BEGIN Input

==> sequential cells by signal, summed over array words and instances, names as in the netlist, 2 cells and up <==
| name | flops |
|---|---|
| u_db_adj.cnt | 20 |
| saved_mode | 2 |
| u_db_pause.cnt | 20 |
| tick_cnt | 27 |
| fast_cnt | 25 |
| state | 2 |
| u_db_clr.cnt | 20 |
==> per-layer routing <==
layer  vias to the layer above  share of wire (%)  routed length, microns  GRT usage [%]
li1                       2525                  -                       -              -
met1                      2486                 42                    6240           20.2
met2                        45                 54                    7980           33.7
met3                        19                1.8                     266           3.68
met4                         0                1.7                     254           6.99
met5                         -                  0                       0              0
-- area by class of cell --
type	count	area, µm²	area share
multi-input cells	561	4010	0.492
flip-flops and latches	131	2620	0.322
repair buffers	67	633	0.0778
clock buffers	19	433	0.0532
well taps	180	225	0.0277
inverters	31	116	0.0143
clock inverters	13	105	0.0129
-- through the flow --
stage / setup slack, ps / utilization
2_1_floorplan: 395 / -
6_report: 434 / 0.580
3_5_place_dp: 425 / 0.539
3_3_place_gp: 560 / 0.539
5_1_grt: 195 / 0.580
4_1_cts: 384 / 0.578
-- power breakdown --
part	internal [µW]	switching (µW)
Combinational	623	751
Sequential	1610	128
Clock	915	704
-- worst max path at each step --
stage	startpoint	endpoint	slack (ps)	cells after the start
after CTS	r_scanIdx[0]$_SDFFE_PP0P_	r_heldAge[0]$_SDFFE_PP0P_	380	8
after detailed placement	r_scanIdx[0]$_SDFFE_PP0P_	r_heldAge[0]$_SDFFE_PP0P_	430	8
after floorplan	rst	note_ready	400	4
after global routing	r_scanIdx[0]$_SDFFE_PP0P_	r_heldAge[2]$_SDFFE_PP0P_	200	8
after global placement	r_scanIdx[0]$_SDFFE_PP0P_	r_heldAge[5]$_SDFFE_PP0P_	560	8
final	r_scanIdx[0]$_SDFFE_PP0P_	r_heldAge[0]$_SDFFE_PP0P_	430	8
--- src/rtl/mem_access_unit.sv ---
// Memory-stage load/store unit for the 5-stage RISC-V pipeline.
// It turns the MEM-stage address, store data and funct3 into a word-aligned
// req/ack bus transaction, stalls the pipeline while the access is in flight,
// and returns the extended load result to the MEM/WB register.
module mem_access_unit #(
  parameter int TIMEOUT = 16
) (
  input  logic        clk,
  input  logic        rst_n,
  input  logic        valid_mem,
  input  logic        MemRead_mem,
  input  logic        MemWrite_mem,
  input  logic [2:0]  funct3_mem,
  input  logic [31:0] ALUResult_mem,
  input  logic [31:0] MemDin_mem,
  output logic        dmem_req,
  output logic        dmem_we,
  output logic [31:0] dmem_addr,
  output logic [3:0]  dmem_be,
  output logic [31:0] dmem_wdata,
  input  logic        dmem_ack,
  input  logic [31:0] dmem_rdata,
  output logic [31:0] MemDout_mem,
  output logic        mem_stall,
  output logic        misalign_exc,
  output logic        bus_err
);

  localparam logic [1:0] ST_IDLE = 2'd0;
  localparam logic [1:0] ST_BUSY = 2'd1;
  localparam logic [1:0] ST_DONE = 2'd2;

  localparam int CNT_W = (TIMEOUT > 1) ? $clog2(TIMEOUT) : 1;
  localparam logic [CNT_W-1:0] CNT_LAST = CNT_W'(TIMEOUT - 1);

  // Access size code: 0 = byte, 1 = half, 2 = word (undefined codes act as word).
  function automatic logic [1:0] size_of(input logic [1:0] f3_lo);
    case (f3_lo)
      2'b00:   size_of = 2'd0;
      2'b01:   size_of = 2'd1;
      default: size_of = 2'd2;
    endcase
  endfunction

  // Byte enables for a store of the given size at the given byte offset.
  function automatic logic [3:0] store_be(input logic [1:0] sz, input logic [1:0] off);
    case (sz)
      2'd0:    store_be = 4'b0001 << off;
      2'd1:    store_be = 4'b0011 << {off[1], 1'b0};
      default: store_be = 4'b1111;
    endcase
  endfunction

  // Replicate the store operand so every candidate lane carries it.
  function automatic logic [31:0] store_wdata(input logic [1:0] sz, input logic [31:0] din);
    case (sz)
      2'd0:    store_wdata = {4{din[7:0]}};
      2'd1:    store_wdata = {2{din[15:0]}};
      default: store_wdata = din;
    endcase
  endfunction

  // Pick the addressed byte/half from the read word and extend it; bit 2 of
  // funct3 selects zero-extension.
  function automatic logic [31:0] fmt_load(input logic [2:0] f3, input logic [1:0] off,
                                           input logic [31:0] rdata);
    logic signed [7:0]  b;
    logic signed [15:0] h;
    logic signed [31:0] sx;
    b  = rdata[{off, 3'b000} +: 8];
    h  = rdata[{off[1], 4'b0000} +: 16];
    sx = rdata;
    case (size_of(f3[1:0]))
      2'd0:    sx = f3[2] ? $signed({24'd0, b}) : 32'(b);
      2'd1:    sx = f3[2] ? $signed({16'd0, h}) : 32'(h);
      default: sx = $signed(rdata);
    endcase
    fmt_load = sx;
  endfunction

  logic [1:0]       state;
  logic [CNT_W-1:0] cnt;
  logic [2:0]       f3_p1;
  logic [1:0]       off_p1;

  logic       access;
  logic       is_store;
  logic [1:0] size_p0;
  logic       misaligned;

  // Decode the incoming access and produce the combinational stall/exception.
  always_comb begin
    access     = valid_mem & (MemRead_mem | MemWrite_mem);
    is_store   = MemWrite_mem;
    size_p0    = size_of(funct3_mem[1:0]);
    misaligned = ((size_p0 == 2'd1) & ALUResult_mem[0]) |
                 ((size_p0 == 2'd2) & (ALUResult_mem[1:0] != 2'b00));
    misalign_exc = (state == ST_IDLE) & access & misaligned;
    mem_stall    = ((state == ST_IDLE) & access & ~misaligned) | (state == ST_BUSY);
  end

  // Request FSM: launch from IDLE, wait for ack or timeout in BUSY, release in DONE.
  always_ff @(posedge clk or negedge rst_n) begin
    if (!rst_n) begin
      state       <= ST_IDLE;
      cnt         <= '0;
      dmem_req    <= 1'b0;
      dmem_we     <= 1'b0;
      dmem_addr   <= '0;
      dmem_be     <= '0;
      dmem_wdata  <= '0;
      f3_p1       <= '0;
      off_p1      <= '0;
      MemDout_mem <= '0;
      bus_err     <= 1'b0;
    end else begin
      bus_err <= 1'b0;
      case (state)
        ST_IDLE: begin
          if (access && !misaligned) begin
            state      <= ST_BUSY;
            cnt        <= '0;
            dmem_req   <= 1'b1;
            dmem_we    <= is_store;
            dmem_addr  <= {ALUResult_mem[31:2], 2'b00};
            dmem_be    <= is_store ? store_be(size_p0, ALUResult_mem[1:0]) : 4'b1111;
            dmem_wdata <= is_store ? store_wdata(size_p0, MemDin_mem) : 32'd0;
            f3_p1      <= funct3_mem;
            off_p1     <= ALUResult_mem[1:0];
          end
        end
        ST_BUSY: begin
          if (dmem_ack) begin
            dmem_req <= 1'b0;
            if (!dmem_we) MemDout_mem <= fmt_load(f3_p1, off_p1, dmem_rdata);
            state    <= ST_DONE;
          end else if (cnt == CNT_LAST) begin
            dmem_req    <= 1'b0;
            bus_err     <= 1'b1;
            MemDout_mem <= '0;
            state       <= ST_DONE;
          end else begin
            cnt <= cnt + 1'b1;
          end
        end
        ST_DONE: begin
          state <= ST_IDLE;
        end
        default: begin
          state <= ST_IDLE;
        end
      endcase
    end
  end

endmodule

END Input

# Task to complete
Copy down the whole of the data above, matching it exactly.

# Solution to this exercise
==> sequential cells by signal, summed over array words and instances, names as in the netlist, 2 cells and up <==
| name | flops |
|---|---|
| u_db_adj.cnt | 20 |
| saved_mode | 2 |
| u_db_pause.cnt | 20 |
| tick_cnt | 27 |
| fast_cnt | 25 |
| state | 2 |
| u_db_clr.cnt | 20 |
==> per-layer routing <==
layer  vias to the layer above  share of wire (%)  routed length, microns  GRT usage [%]
li1                       2525                  -                       -              -
met1                      2486                 42                    6240           20.2
met2                        45                 54                    7980           33.7
met3                        19                1.8                     266           3.68
met4                         0                1.7                     254           6.99
met5                         -                  0                       0              0
-- area by class of cell --
type	count	area, µm²	area share
multi-input cells	561	4010	0.492
flip-flops and latches	131	2620	0.322
repair buffers	67	633	0.0778
clock buffers	19	433	0.0532
well taps	180	225	0.0277
inverters	31	116	0.0143
clock inverters	13	105	0.0129
-- through the flow --
stage / setup slack, ps / utilization
2_1_floorplan: 395 / -
6_report: 434 / 0.580
3_5_place_dp: 425 / 0.539
3_3_place_gp: 560 / 0.539
5_1_grt: 195 / 0.580
4_1_cts: 384 / 0.578
-- power breakdown --
part	internal [µW]	switching (µW)
Combinational	623	751
Sequential	1610	128
Clock	915	704
-- worst max path at each step --
stage	startpoint	endpoint	slack (ps)	cells after the start
after CTS	r_scanIdx[0]$_SDFFE_PP0P_	r_heldAge[0]$_SDFFE_PP0P_	380	8
after detailed placement	r_scanIdx[0]$_SDFFE_PP0P_	r_heldAge[0]$_SDFFE_PP0P_	430	8
after floorplan	rst	note_ready	400	4
after global routing	r_scanIdx[0]$_SDFFE_PP0P_	r_heldAge[2]$_SDFFE_PP0P_	200	8
after global placement	r_scanIdx[0]$_SDFFE_PP0P_	r_heldAge[5]$_SDFFE_PP0P_	560	8
final	r_scanIdx[0]$_SDFFE_PP0P_	r_heldAge[0]$_SDFFE_PP0P_	430	8
--- src/rtl/mem_access_unit.sv ---
// Memory-stage load/store unit for the 5-stage RISC-V pipeline.
// It turns the MEM-stage address, store data and funct3 into a word-aligned
// req/ack bus transaction, stalls the pipeline while the access is in flight,
// and returns the extended load result to the MEM/WB register.
module mem_access_unit #(
  parameter int TIMEOUT = 16
) (
  input  logic        clk,
  input  logic        rst_n,
  input  logic        valid_mem,
  input  logic        MemRead_mem,
  input  logic        MemWrite_mem,
  input  logic [2:0]  funct3_mem,
  input  logic [31:0] ALUResult_mem,
  input  logic [31:0] MemDin_mem,
  output logic        dmem_req,
  output logic        dmem_we,
  output logic [31:0] dmem_addr,
  output logic [3:0]  dmem_be,
  output logic [31:0] dmem_wdata,
  input  logic        dmem_ack,
  input  logic [31:0] dmem_rdata,
  output logic [31:0] MemDout_mem,
  output logic        mem_stall,
  output logic        misalign_exc,
  output logic        bus_err
);

  localparam logic [1:0] ST_IDLE = 2'd0;
  localparam logic [1:0] ST_BUSY = 2'd1;
  localparam logic [1:0] ST_DONE = 2'd2;

  localparam int CNT_W = (TIMEOUT > 1) ? $clog2(TIMEOUT) : 1;
  localparam logic [CNT_W-1:0] CNT_LAST = CNT_W'(TIMEOUT - 1);

  // Access size code: 0 = byte, 1 = half, 2 = word (undefined codes act as word).
  function automatic logic [1:0] size_of(input logic [1:0] f3_lo);
    case (f3_lo)
      2'b00:   size_of = 2'd0;
      2'b01:   size_of = 2'd1;
      default: size_of = 2'd2;
    endcase
  endfunction

  // Byte enables for a store of the given size at the given byte offset.
  function automatic logic [3:0] store_be(input logic [1:0] sz, input logic [1:0] off);
    case (sz)
      2'd0:    store_be = 4'b0001 << off;
      2'd1:    store_be = 4'b0011 << {off[1], 1'b0};
      default: store_be = 4'b1111;
    endcase
  endfunction

  // Replicate the store operand so every candidate lane carries it.
  function automatic logic [31:0] store_wdata(input logic [1:0] sz, input logic [31:0] din);
    case (sz)
      2'd0:    store_wdata = {4{din[7:0]}};
      2'd1:    store_wdata = {2{din[15:0]}};
      default: store_wdata = din;
    endcase
  endfunction

  // Pick the addressed byte/half from the read word and extend it; bit 2 of
  // funct3 selects zero-extension.
  function automatic logic [31:0] fmt_load(input logic [2:0] f3, input logic [1:0] off,
                                           input logic [31:0] rdata);
    logic signed [7:0]  b;
    logic signed [15:0] h;
    logic signed [31:0] sx;
    b  = rdata[{off, 3'b000} +: 8];
    h  = rdata[{off[1], 4'b0000} +: 16];
    sx = rdata;
    case (size_of(f3[1:0]))
      2'd0:    sx = f3[2] ? $signed({24'd0, b}) : 32'(b);
      2'd1:    sx = f3[2] ? $signed({16'd0, h}) : 32'(h);
      default: sx = $signed(rdata);
    endcase
    fmt_load = sx;
  endfunction

  logic [1:0]       state;
  logic [CNT_W-1:0] cnt;
  logic [2:0]       f3_p1;
  logic [1:0]       off_p1;

  logic       access;
  logic       is_store;
  logic [1:0] size_p0;
  logic       misaligned;

  // Decode the incoming access and produce the combinational stall/exception.
  always_comb begin
    access     = valid_mem & (MemRead_mem | MemWrite_mem);
    is_store   = MemWrite_mem;
    size_p0    = size_of(funct3_mem[1:0]);
    misaligned = ((size_p0 == 2'd1) & ALUResult_mem[0]) |
                 ((size_p0 == 2'd2) & (ALUResult_mem[1:0] != 2'b00));
    misalign_exc = (state == ST_IDLE) & access & misaligned;
    mem_stall    = ((state == ST_IDLE) & access & ~misaligned) | (state == ST_BUSY);
  end

  // Request FSM: launch from IDLE, wait for ack or timeout in BUSY, release in DONE.
  always_ff @(posedge clk or negedge rst_n) begin
    if (!rst_n) begin
      state       <= ST_IDLE;
      cnt         <= '0;
      dmem_req    <= 1'b0;
      dmem_we     <= 1'b0;
      dmem_addr   <= '0;
      dmem_be     <= '0;
      dmem_wdata  <= '0;
      f3_p1       <= '0;
      off_p1      <= '0;
      MemDout_mem <= '0;
      bus_err     <= 1'b0;
    end else begin
      bus_err <= 1'b0;
      case (state)
        ST_IDLE: begin
          if (access && !misaligned) begin
            state      <= ST_BUSY;
            cnt        <= '0;
            dmem_req   <= 1'b1;
            dmem_we    <= is_store;
            dmem_addr  <= {ALUResult_mem[31:2], 2'b00};
            dmem_be    <= is_store ? store_be(size_p0, ALUResult_mem[1:0]) : 4'b1111;
            dmem_wdata <= is_store ? store_wdata(size_p0, MemDin_mem) : 32'd0;
            f3_p1      <= funct3_mem;
            off_p1     <= ALUResult_mem[1:0];
          end
        end
        ST_BUSY: begin
          if (dmem_ack) begin
            dmem_req <= 1'b0;
            if (!dmem_we) MemDout_mem <= fmt_load(f3_p1, off_p1, dmem_rdata);
            state    <= ST_DONE;
          end else if (cnt == CNT_LAST) begin
            dmem_req    <= 1'b0;
            bus_err     <= 1'b1;
            MemDout_mem <= '0;
            state       <= ST_DONE;
          end else begin
            cnt <= cnt + 1'b1;
          end
        end
        ST_DONE: begin
          state <= ST_IDLE;
        end
        default: begin
          state <= ST_IDLE;
        end
      endcase
    end
  end

endmodule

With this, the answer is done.